アライメント品質指数（AQI）：拒否を超えて：潜在幾何、クラスター発散、および層ごとのプール表現によるAQIの本質的アライメント診断

要旨

アライメントはもはや贅沢ではなく、必要不可欠な要素である。大規模言語モデル（LLM）が教育、医療、ガバナンス、法律といったハイステークスな領域に進出するにつれ、その振る舞いは人間の価値観や安全性の制約に確実に沿ったものでなければならない。しかし、現在の評価は拒否率、G-Evalスコア、毒性分類器といった行動プロキシに大きく依存しており、これらには重大な盲点が存在する。アライメントされたモデルは、しばしばジャイルブレイク、生成の確率性、アライメントの偽装に対して脆弱である。この問題に対処するため、我々はアライメント品質指数（Alignment Quality Index, AQI）を導入する。この新しい幾何学的かつプロンプト不変のメトリックは、潜在空間における安全な活性化と不安全な活性化の分離を分析することで、LLMのアライメントを経験的に評価する。

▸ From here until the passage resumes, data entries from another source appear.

Source: an optimization exercise on an open RTL-to-GDS flow (aim: small area). Production flows keep margins and buffers that such runs may drop.
Function was checked by simulation only, so behaviour that the tests miss may differ from the original.
Power is estimated from default activity; no workload was simulated.

// stepper_sequencer
module stepper_sequencer (
    input  wire        clk,
    input  wire        rst,           
    input  wire        cmd_valid,
    output wire        cmd_ready,
    input  wire [47:0] cmd,
    output wire        rsp_valid,
    output wire [39:0] rsp,
    output reg         ser_latch,
    output reg         ser_data,
    output reg         ser_clk,
    output wire [7:0]  duty_a1,
    output wire [7:0]  duty_b1,
    output wire [7:0]  duty_a2,
    output wire [7:0]  duty_b2,
    output wire        delay_req,
    output wire [31:0] delay_ms,
    input  wire        delay_ack
);
    localparam [2:0] S_IDLE = 3'd0;
    localparam [2:0] S_DIV  = 3'd1;    
    localparam [2:0] S_LOAD = 3'd2;    
    localparam [2:0] S_LOOP = 3'd3;    
    localparam [2:0] S_TX   = 3'd4;    
    localparam [2:0] S_RESP = 3'd5;
    localparam [2:0] S_P1   = 3'd6;    
    localparam [2:0] S_P3   = 3'd7;    
    localparam [2:0] O_NEW  = 3'd1;
    localparam [2:0] O_SET  = 3'd2;
    localparam [2:0] O_ONE  = 3'd3;
    localparam [2:0] O_STEP = 3'd4;
  ...
For scale: ~160 I/O pins.
==> flow/config.mk <==
export PLATFORM = sky130hd
export DESIGN_NAME = stepper_sequencer
export DESIGN_NICKNAME = stepper_sequencer
export VERILOG_FILES = /design/flow/design.v
export SDC_FILE = /design/flow/constraint.sdc
export NUM_CORES = 4
export LEC_CHECK = 0
export CAP_MARGIN = 20
export CORE_MARGIN = 2
export CORE_UTILIZATION = 65
export PLACE_DENSITY = 0.75
export SLEW_MARGIN = 20
==> flow/constraint.sdc <==
create_clock -name core_clock -period 22.0 [get_ports {clk}]
set_input_delay 4.4000 -clock core_clock [delete_from_list [all_inputs] [get_ports {clk}]]
set_output_delay 4.4000 -clock core_clock [all_outputs]
set_load 0.01 [all_outputs]
standard.sh (not shown) runs the stock make flow with config.mk's settings and CLKGATE_MAP_FILE= SYNTH_SCRIPT=/design/flow/synth_recipe.tcl, a recipe that flattens the netlist after the stock synthesis.
==> flow/flow/run.sh <==
#!/bin/bash
# Own layout flow: the standard ORFS flow, with
#  - synthesis by the standard flow's own script (synth_recipe.tcl, unchanged), except that
#    ABC maps the logic with an area-oriented script (flow/area.abc); ABC runs
#    after the flip-flops are mapped, so the registers are those of the
#    standard synthesis; the adder cells are left to ABC too (no ADDER_MAP_FILE),
#  - port buffers of the smallest buffer cell (every port still gets its buffer),
#  - one tie cell per constant instead of one per constant load,
#  - a clock tree without dummy loads, built from clkbuf_8 clusters of at most 14 sinks.
# The full make output goes to run_make.log in the work folder; ORFS's own
# per-step logs stay under orfs/logs.
set -euo pipefail
W=$(pwd)
{
  cat <<EOF
proc abc {args} {
  set i [lsearch -exact \$args -script]
  if { \$i >= 0 } { lset args [expr {\$i + 1}] $W/flow/area.abc }
  yosys abc {*}\$args
}
EOF
  cat "$W/synth_recipe.tcl"
} > "$W/own_synth.tcl"
CTS="-sink_clustering_enable -repair_clock_nets -dont_use_dummy_load -buf_list sky130_fd_sc_hd__clkbuf_8 -sink_clustering_size 14 -sink_clustering_max_diameter 60"
bash standard.sh \
  "SYNTH_SCRIPT=$W/own_synth.tcl" \
  "BUFFER_PORTS_ARGS=-buffer_cell sky130_fd_sc_hd__buf_1" \
  "CTS_ARGS=$CTS" \
  SKIP_REPAIR_TIE_FANOUT=1 \
  ADDER_MAP_FILE= \
  finish > run_make.log 2>&1
==> flow/flow/area.abc <==
strash
dch -f
amap -m
topo
The starting point passed the timing, DRC and antenna checks.
Next try:
--- a/flow/design.v
+++ b/flow/design.v
@@ -159,57 +159,43 @@
     endfunction
     wire [3:0] set = (op == O_REL) ? 4'b0000 : phase8({np[5:4], micro | np[3]});
     wire [7:0] en_bits = ps ? {set[2], set[3], set[0], 4'b0000, set[1]}
                             : {3'b000, set[3], set[2], set[0], set[1], 1'b0};
     wire [7:0] pmask   = ps ? 8'hE1 : 8'h1E;
     wire [7:0] l_m     = rst ? 8'hFF : (op == O_LW) ? imm[15:8] : pmask;
     wire [7:0] l_v     = rst ? 8'h00 : (op == O_LW) ? imm[7:0]  : en_bits;
-    function [7:0] curve2;
+    function [7:0] curve;
         input [4:0] i;
         begin
             case (i)
-                5'd0:  curve2 = 8'd0;
-                5'd1:  curve2 = 8'd25;
-                5'd2:  curve2 = 8'd50;
-                5'd3:  curve2 = 8'd74;
-                5'd4:  curve2 = 8'd98;
-                5'd5:  curve2 = 8'd120;
-                5'd6:  curve2 = 8'd141;
-                5'd7:  curve2 = 8'd162;
-                5'd8:  curve2 = 8'd180;
-                5'd9:  curve2 = 8'd197;
-                5'd10: curve2 = 8'd212;
-                5'd11: curve2 = 8'd225;
-                5'd12: curve2 = 8'd236;
-                5'd13: curve2 = 8'd244;
-                5'd14: curve2 = 8'd250;
-                5'd15: curve2 = 8'd253;
-                5'd16: curve2 = 8'd255;
-                5'd17: curve2 = 8'd253;
-                5'd18: curve2 = 8'd250;
-                5'd19: curve2 = 8'd244;
-                5'd20: curve2 = 8'd236;
-                5'd21: curve2 = 8'd225;
-                5'd22: curve2 = 8'd212;
-                5'd23: curve2 = 8'd197;
-                5'd24: curve2 = 8'd180;
-                5'd25: curve2 = 8'd162;
-                5'd26: curve2 = 8'd141;
-                5'd27: curve2 = 8'd120;
-                5'd28: curve2 = 8'd98;
-                5'd29: curve2 = 8'd74;
-                5'd30: curve2 = 8'd50;
-                default: curve2 = 8'd25;
+                5'd0:  curve = 8'd0;
+                5'd1:  curve = 8'd25;
+                5'd2:  curve = 8'd50;
+                5'd3:  curve = 8'd74;
+                5'd4:  curve = 8'd98;
+                5'd5:  curve = 8'd120;
+                5'd6:  curve = 8'd141;
+                5'd7:  curve = 8'd162;
+                5'd8:  curve = 8'd180;
+                5'd9:  curve = 8'd197;
+                5'd10: curve = 8'd212;
+                5'd11: curve = 8'd225;
+                5'd12: curve = 8'd236;
+                5'd13: curve = 8'd244;
+                5'd14: curve = 8'd250;
+                5'd15: curve = 8'd253;
+                default: curve = 8'd255;
             endcase
         end
     endfunction
     wire       pwa  = (st == S_TX) & (cnt == 5'd27);
     wire       pwb  = (st == S_TX) & (cnt == 5'd28);
     wire       flip = curpos[4] ^ pwa;
-    wire [7:0] dval = (rst || op == O_REL) ? 8'd0 : curve2({flip, curpos[3:0]});
+    wire [4:0] cidx = flip ? (5'd16 - {1'b0, curpos[3:0]}) : {1'b0, curpos[3:0]};
+    wire [7:0] dval = (rst || op == O_REL) ? 8'd0 : curve(cidx);
     wire ovr_c  = ~first & ovr;
     wire ovr_n  = kbit ? (s_bit & ovr_c) : (s_bit | ovr_c);
     wire mz     = (mcnt == 4'd0);
     wire i_dec  = ~micro | mz;           
     wire b_cur  = first ? i_dec : bw;
     wire n_zero = b_cur & ~imm[0];       
     wire main_more = ~mdone & ~n_zero;
=>
- non-clock buffer count is lower by 2
- worst setup slack improved by 0.094 ns
- synthesized cell count is lower by 1.6%
- cell area is lower by 0.87%
- utilization is lower by 0.36 points
- fmax is higher by 1.3%
- flip-flop and latch count stays the same
- routed wire length is lower by 3.1%
- global-route usage is lower by 0.46 points
- area after synthesis is lower by about 0.7%
- power is lower by 0.39%
- hold slack got worse by 0.0048 ns
- cell count is lower by 1.4%

[port drivers added, routing unchanged]
How much do the figures lean on ideal ports? The routed layouts below were timed once more, with nothing changed but the port constraints.
Step 1, drivers: a clkbuf_16 drives clk and a buf_2 each remaining input, both assumed.
Step 2 moves the port delays by t, midway between the first and last clock arrival at a register: inputs arrive t later, outputs are due t later. That takes back most of the time a late clock gives input paths.
Three values: ideal ports, drivers, drivers and shift; two values: the first two.
run	t, ns	setup slack, ns	pins driven straight from the clock port
the first run	0.562	14.671 / 14.688 / 14.126	1
the second run	0.562	14.764 / 14.726 / 14.238	1
After both steps every run listed still meets setup and hold. The setup slack of the first run, which loses most, moves by +0.017 ns with the drivers and by -0.545 ns with both steps.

Davies-Bouldinスコア（DBS）、Dunn指数（DI）、Xie-Beni指数（XBI）、Calinski-Harabasz指数（CHI）といった様々な定式化を組み合わせることで、AQIはクラスタリングの品質を捉え、出力が一見準拠している場合でも隠れたミスアライメントやジャイルブレイクのリスクを検出する。AQIはまた、アライメントの偽装に対する早期警告信号としても機能し、振る舞いに依存しない安全性監査のための堅牢なデコード不変ツールを提供する。さらに、これらの困難な条件下での堅牢な評価を促進するため、LITMUSデータセットを提案する。DPO、GRPO、RLHFの条件下で訓練された異なるモデルに対するLITMUSの実証テストは、AQIが外部の評価者との相関を持ち、拒否メトリックでは見逃されていた脆弱性を明らかにする能力を示している。我々は、この分野の将来の研究を促進するため、実装を公開する。

English

Alignment is no longer a luxury, it is a necessity. As large language models (LLMs) enter high-stakes domains like education, healthcare, governance, and law, their behavior must reliably reflect human-aligned values and safety constraints. Yet current evaluations rely heavily on behavioral proxies such as refusal rates, G-Eval scores, and toxicity classifiers, all of which have critical blind spots. Aligned models are often vulnerable to jailbreaking, stochasticity of generation, and alignment faking. To address this issue, we introduce the Alignment Quality Index (AQI). This novel geometric and prompt-invariant metric empirically assesses LLM alignment by analyzing the separation of safe and unsafe activations in latent space. By combining measures such as the Davies-Bouldin Score (DBS), Dunn Index (DI), Xie-Beni Index (XBI), and Calinski-Harabasz Index (CHI) across various formulations, AQI captures clustering quality to detect hidden misalignments and jailbreak risks, even when outputs appear compliant. AQI also serves as an early warning signal for alignment faking, offering a robust, decoding invariant tool for behavior agnostic safety auditing. Additionally, we propose the LITMUS dataset to facilitate robust evaluation under these challenging conditions. Empirical tests on LITMUS across different models trained under DPO, GRPO, and RLHF conditions demonstrate AQI's correlation with external judges and ability to reveal vulnerabilities missed by refusal metrics. We make our implementation publicly available to foster future research in this area.